Exxon Mobil will pay a quarterly dividend of 87 cents on March 10 to shareholders of record on Feb. 11. Getting out of Chevron was a great idea. Exxon Mobil? Uhm, let's just say they gave up just a little bit more than the 87 cents was worth. Should have bought groceries with the proceeds from the Chevron sale.
Exxon Mobil reported the firm's fiscal fourth quarter last Friday. Adjusted earnings per share hit the tape at 41 cents, that was a miss. Revenue did grow 3.3% year-over-year, and did beat consensus. The problem was in the profitability. Fiscal 2019 decreased by an astounding 31% to $14.3 billion. Conversely, capital spending expanded greatly, by 20% to $31 billion. The revenue had indeed been up for the quarter, but it was lower for the year, down 9%.
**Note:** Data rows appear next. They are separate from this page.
[src/fcpp_pkg.sv]
// Shared types and constants for the command packet parser
`default_nettype none

package fcpp_pkg;

  localparam int STORE_DEPTH_DEF = 16;
  localparam int QUEUE_DEPTH = 2;

  localparam int BYTE_W = 8;
  localparam int CFG_IDX_W = 2;
  localparam int CFG_DATA_W = 8;
  localparam int MAXPL_W = 4;
  localparam int COUNT_W = 5;
  localparam int KIND_W = 2;
  localparam int WORD_W = 16;
  localparam int OUT_DATA_W = 48;

  localparam logic [CFG_IDX_W-1:0] CFG_HDR_FIRST = 2'd0;
  localparam logic [CFG_IDX_W-1:0] CFG_HDR_SECOND = 2'd1;
  localparam logic [CFG_IDX_W-1:0] CFG_MAX_PAYLOAD = 2'd2;

  localparam logic [BYTE_W-1:0] HDR_FIRST_RST = 8'hAA;
  localparam logic [BYTE_W-1:0] HDR_SECOND_RST = 8'h55;
  localparam logic [MAXPL_W-1:0] MAX_PAYLOAD_RST = 4'd10;

  localparam logic [BYTE_W-1:0] ID_BASE_CTRL = 8'h01;
  localparam logic [BYTE_W-1:0] ID_CTRL_REQ = 8'h0E;
  localparam logic [BYTE_W-1:0] ID_EXT_REQ = 8'h09;

  // frame offset of the first payload byte (two header bytes, one length byte)
  localparam int PAYLOAD_OFS = 3;

  localparam logic [KIND_W-1:0] KIND_OTHER = 2'd0;
  localparam logic [KIND_W-1:0] KIND_BASE = 2'd1;
  localparam logic [KIND_W-1:0] KIND_CTRL_REQ = 2'd2;
  localparam logic [KIND_W-1:0] KIND_EXT_REQ = 2'd3;

  typedef struct packed {
    logic                     done;
    logic [KIND_W-1:0]        kind;
    logic [BYTE_W-1:0]        id;
    logic signed [WORD_W-1:0] speed;
    logic signed [WORD_W-1:0] radius;
    logic [BYTE_W-1:0]        flag;
  } result_t;

endpackage

`default_nettype wire

[src/fcpp_queue.sv]
// Small result queue between the parser front and the output stage
`default_nettype none

module fcpp_queue #(
  parameter int DEPTH = fcpp_pkg::QUEUE_DEPTH
) (
  input  wire logic             clk,
  input  wire logic             rst,
  input  wire logic             push,
  input  wire fcpp_pkg::result_t wr_data,
  output logic                  full,
  input  wire logic             pop,
  output logic                  empty,
  output fcpp_pkg::result_t     rd_data
);

  localparam int PTR_W = (DEPTH > 1) ? $clog2(DEPTH) : 1;
  localparam int CNT_W = $clog2(DEPTH + 1);
  localparam logic [PTR_W-1:0] PTR_LAST = PTR_W'(DEPTH - 1);
  localparam logic [CNT_W-1:0] CNT_FULL = CNT_W'(DEPTH);

  fcpp_pkg::result_t mem [DEPTH];
  logic [PTR_W-1:0] wr_ptr;
  logic [PTR_W-1:0] rd_ptr;
  logic [CNT_W-1:0] count;

  assign full = (count == CNT_FULL);
  assign empty = (count == '0);
  assign rd_data = mem[rd_ptr];

  always_ff @(posedge clk) begin
    if (push) begin
      mem[wr_ptr] <= wr_data;
    end
  end

  always_ff @(posedge clk) begin
    if (rst) begin
      wr_ptr <= '0;
      rd_ptr <= '0;
      count <= '0;
    end else begin
      if (push) begin
        wr_ptr <= (wr_ptr == PTR_LAST) ? '0 : wr_ptr + PTR_W'(1);
      end
      if (pop) begin
        rd_ptr <= (rd_ptr == PTR_LAST) ? '0 : rd_ptr + PTR_W'(1);
      end
      case ({push, pop})
        2'b10:   count <= count + CNT_W'(1);
        2'b01:   count <= count - CNT_W'(1);
        default: count <= count;
      endcase
    end
  end

endmodule

`default_nettype wire

[src/fcpp_front.sv]
// Parser front: header hunt, length, payload capture and packet classification
`default_nettype none

module fcpp_front #(
  parameter int STORE_DEPTH = fcpp_pkg::STORE_DEPTH_DEF
) (
  input  wire logic                               clk,
  input  wire logic                               rst,
  input  wire logic                               in_valid,
  output logic                                    in_ready,
  input  wire logic [fcpp_pkg::BYTE_W-1:0]        in_byte,
  input  wire logic                               cfg_we,
  input  wire logic [fcpp_pkg::CFG_IDX_W-1:0]     cfg_index,
  input  wire logic [fcpp_pkg::CFG_DATA_W-1:0]    cfg_data,
  input  wire logic                               q_full,
  output logic                                    push,
  output fcpp_pkg::result_t                       rec
);

  typedef enum logic [1:0] {
    PH_CLEAR,
    PH_HEADER,
    PH_LENGTH,
    PH_PAYLOAD
  } phase_t;

  localparam int CW = fcpp_pkg::COUNT_W;
  localparam int BW = fcpp_pkg::BYTE_W;
  localparam int LW = BW + 1;

  // payload bytes kept only where they fall inside the store
  localparam bit OK0 = (fcpp_pkg::PAYLOAD_OFS + 0) < STORE_DEPTH;
  localparam bit OK2 = (fcpp_pkg::PAYLOAD_OFS + 2) < STORE_DEPTH;
  localparam bit OK3 = (fcpp_pkg::PAYLOAD_OFS + 3) < STORE_DEPTH;
  localparam bit OK4 = (fcpp_pkg::PAYLOAD_OFS + 4) < STORE_DEPTH;
  localparam bit OK5 = (fcpp_pkg::PAYLOAD_OFS + 5) < STORE_DEPTH;

  localparam logic [CW-1:0] OFS_B0 = CW'(fcpp_pkg::PAYLOAD_OFS + 0);
  localparam logic [CW-1:0] OFS_B2 = CW'(fcpp_pkg::PAYLOAD_OFS + 2);
  localparam logic [CW-1:0] OFS_B3 = CW'(fcpp_pkg::PAYLOAD_OFS + 3);
  localparam logic [CW-1:0] OFS_B4 = CW'(fcpp_pkg::PAYLOAD_OFS + 4);
  localparam logic [CW-1:0] OFS_B5 = CW'(fcpp_pkg::PAYLOAD_OFS + 5);

  logic [BW-1:0] hdr_first;
  logic [BW-1:0] hdr_second;
  logic [fcpp_pkg::MAXPL_W-1:0] max_payload;

  phase_t phase;
  phase_t phase_next;
  phase_t ph;
  logic [CW-1:0] count;
  logic [CW-1:0] count_next;
  logic [CW-1:0] cnt;
  logic [BW-1:0] plen;
  logic [BW-1:0] plen_next;
  logic [BW-1:0] want;
  logic done;

  logic [BW-1:0] pb0, pb2, pb3, pb4, pb5;
  logic [BW-1:0] v0, v2, v3, v4, v5;

  assign in_ready = !q_full;
  assign push = in_valid && in_ready;

  always_comb begin
    ph = phase;
    cnt = count;
    if (phase == PH_CLEAR) begin
      ph = PH_HEADER;
      cnt = '0;
    end
    phase_next = ph;
    count_next = cnt;
    plen_next = plen;
    done = 1'b0;
    want = (cnt == '0) ? hdr_first : hdr_second;
    case (ph)
      PH_HEADER: begin
        if (cnt > CW'(1) || in_byte != want) begin
          count_next = '0;
        end else begin
          count_next = cnt + CW'(1);
          if (cnt == CW'(1)) begin
            phase_next = PH_LENGTH;
          end
        end
      end
      PH_LENGTH: begin
        count_next = cnt + CW'(1);
        plen_next = in_byte;
        phase_next = PH_PAYLOAD;
      end
      PH_PAYLOAD: begin
        count_next = cnt + CW'(1);
        if (plen > BW'(max_payload)) begin
          phase_next = PH_CLEAR;
        end else if (LW'(cnt) + LW'(1) >= LW'(plen) + LW'(4)) begin
          done = 1'b1;
          phase_next = PH_CLEAR;
        end
      end
      default: begin
        phase_next = PH_HEADER;
      end
    endcase
  end

  always_ff @(posedge clk) begin
    if (rst) begin
      hdr_first <= fcpp_pkg::HDR_FIRST_RST;
      hdr_second <= fcpp_pkg::HDR_SECOND_RST;
      max_payload <= fcpp_pkg::MAX_PAYLOAD_RST;
      phase <= PH_CLEAR;
      count <= '0;
      plen <= '0;
    end else begin
      if (cfg_we) begin
        case (cfg_index)
          fcpp_pkg::CFG_HDR_FIRST:   hdr_first <= cfg_data;
          fcpp_pkg::CFG_HDR_SECOND:  hdr_second <= cfg_data;
          fcpp_pkg::CFG_MAX_PAYLOAD: max_payload <= cfg_data[fcpp_pkg::MAXPL_W-1:0];
          default: ;
        endcase
      end
      if (push) begin
        phase <= phase_next;
        count <= count_next;
        plen <= plen_next;
      end
    end
  end

  // only the payload bytes that the decode reads are kept
  always_ff @(posedge clk) begin
    if (push && ph == PH_PAYLOAD) begin
      case (cnt)
        OFS_B0:  pb0 <= in_byte;
        OFS_B2:  pb2 <= in_byte;
        OFS_B3:  pb3 <= in_byte;
        OFS_B4:  pb4 <= in_byte;
        OFS_B5:  pb5 <= in_byte;
        default: ;
      endcase
    end
  end

  always_comb begin
    v0 = (OK0 && plen > BW'(0)) ? pb0 : '0;
    v2 = (OK2 && plen > BW'(2)) ? pb2 : '0;
    v3 = (OK3 && plen > BW'(3)) ? pb3 : '0;
    v4 = (OK4 && plen > BW'(4)) ? pb4 : '0;
    v5 = (OK5 && plen > BW'(5)) ? pb5 : '0;
    rec = '0;
    if (done) begin
      rec.done = 1'b1;
      rec.id = v0;
      if (v0 == fcpp_pkg::ID_BASE_CTRL) begin
        rec.kind = fcpp_pkg::KIND_BASE;
        rec.speed = {v3, v2};
        rec.radius = {v5, v4};
      end else if (v0 == fcpp_pkg::ID_CTRL_REQ) begin
        rec.kind = fcpp_pkg::KIND_CTRL_REQ;
      end else if (v0 == fcpp_pkg::ID_EXT_REQ) begin
        rec.kind = fcpp_pkg::KIND_EXT_REQ;
        rec.flag = v2;
      end else begin
        rec.kind = fcpp_pkg::KIND_OTHER;
      end
    end
  end

endmodule

`default_nettype wire

[src/fcpp_back.sv]
// Output stage: registers queued results onto the master stream
`default_nettype none

module fcpp_back (
  input  wire logic                                clk,
  input  wire logic                                rst,
  input  wire logic                                q_empty,
  input  wire fcpp_pkg::result_t                   q_data,
  output logic                                     pop,
  output logic                                     m_tvalid,
  input  wire logic                                m_tready,
  output logic [fcpp_pkg::OUT_DATA_W-1:0]          m_tdata,
  output logic                                     m_tlast,
  output logic [fcpp_pkg::KIND_W-1:0]              m_tuser
);

  fcpp_pkg::result_t hold;

  assign pop = !q_empty && (!m_tvalid || m_tready);

  always_ff @(posedge clk) begin
    if (rst) begin
      m_tvalid <= 1'b0;
    end else if (pop) begin
      m_tvalid <= 1'b1;
    end else if (m_tready) begin
      m_tvalid <= 1'b0;
    end
  end

  always_ff @(posedge clk) begin
    if (pop) begin
      hold <= q_data;
    end
  end

  assign m_tdata = {hold.flag, hold.radius, hold.speed, hold.id};
  assign m_tlast = hold.done;
  assign m_tuser = hold.kind;

endmodule

`default_nettype wire

[src/framed_command_packet_parser_core.sv]
// Top level of the framed command packet parser
//
// Slave stream: one received serial byte per beat on s_tdata. Every byte
// gives exactly one result beat on the master stream, in order.
// Master stream: m_tlast is high on the beat of the byte that completed a
// packet (the checksum byte); m_tuser then holds the packet kind and
// m_tdata the id, speed, radius and extended flag. Other beats carry zeros.
// Config: cfg_we writes cfg_data to register cfg_index (0 first header
// byte, 1 second header byte, 2 payload limit); write only while idle.
// Path: a byte taken is written into the queue, then into the output
// register once the output is free. Throughput: one byte per cycle while
// s_tready is high; the parser state advances on every accepted byte.
// Reset: header bytes return to 0xAA/0x55, limit to 10, parser hunts for
// a new header, queue and output register are emptied.
// Stall: the two-entry queue and the output register hold up to three
// results; after that s_tready drops until the receiver takes a beat.
`default_nettype none

module framed_command_packet_parser_core #(
  parameter int STORE_DEPTH = fcpp_pkg::STORE_DEPTH_DEF
) (
  input  wire logic                               clk,
  input  wire logic                               rst,
  input  wire logic                               s_tvalid,
  output logic                                    s_tready,
  input  wire logic [fcpp_pkg::BYTE_W-1:0]        s_tdata,   // [7:0] rx_byte
  output logic                                    m_tvalid,
  input  wire logic                               m_tready,
  // [7:0] payload_id, [23:8] drive_speed, [39:24] turn_radius, [47:40] ext_flag
  output logic [fcpp_pkg::OUT_DATA_W-1:0]         m_tdata,
  output logic                                    m_tlast,   // packet_done
  output logic [fcpp_pkg::KIND_W-1:0]             m_tuser,   // [1:0] packet_kind
  input  wire logic                               cfg_we,
  input  wire logic [fcpp_pkg::CFG_IDX_W-1:0]     cfg_index,
  input  wire logic [fcpp_pkg::CFG_DATA_W-1:0]    cfg_data
);

  logic q_full;
  logic q_empty;
  logic push;
  logic pop;
  fcpp_pkg::result_t rec;
  fcpp_pkg::result_t q_data;

  fcpp_front #(
    .STORE_DEPTH(STORE_DEPTH)
  ) u_front (
    .clk       (clk),
    .rst       (rst),
    .in_valid  (s_tvalid),
    .in_ready  (s_tready),
    .in_byte   (s_tdata),
    .cfg_we    (cfg_we),
    .cfg_index (cfg_index),
    .cfg_data  (cfg_data),
    .q_full    (q_full),
    .push      (push),
    .rec       (rec)
  );

  fcpp_queue #(
    .DEPTH(fcpp_pkg::QUEUE_DEPTH)
  ) u_queue (
    .clk     (clk),
    .rst     (rst),
    .push    (push),
    .wr_data (rec),
    .full    (q_full),
    .pop     (pop),
    .empty   (q_empty),
    .rd_data (q_data)
  );

  fcpp_back u_back (
    .clk      (clk),
    .rst      (rst),
    .q_empty  (q_empty),
    .q_data   (q_data),
    .pop      (pop),
    .m_tvalid (m_tvalid),
    .m_tready (m_tready),
    .m_tdata  (m_tdata),
    .m_tlast  (m_tlast),
    .m_tuser  (m_tuser)
  );

endmodule

`default_nettype wire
It's not just the lousy profit picture. The firm posted its third least profitable year in 2019 since the turn of the millennium, but prospects for both the firm's and the stock's immediate future suddenly seem far more trying than in recent years.
First and foremost, it seems highly unlikely that the planet will turn completely away from fossil fuels this year or next -- it will likely be a lengthy process. That said, there has clearly been a lower multiple assigned to the entire energy sector by Wall Street. Portfolio managers just no longer have an appetite for these types of corporations. In investing, environmental, social and corporate governance is for real, and backed up by actions now being taken by large investors such as BlackRock's (BLK) Larry Fink and leaders such as Microsoft's (MSFT) who is trying to take his entire firm carbon net-negative to the point of eventually removing all of the firm's emissions since its inception in 1975.
And More Trying Times...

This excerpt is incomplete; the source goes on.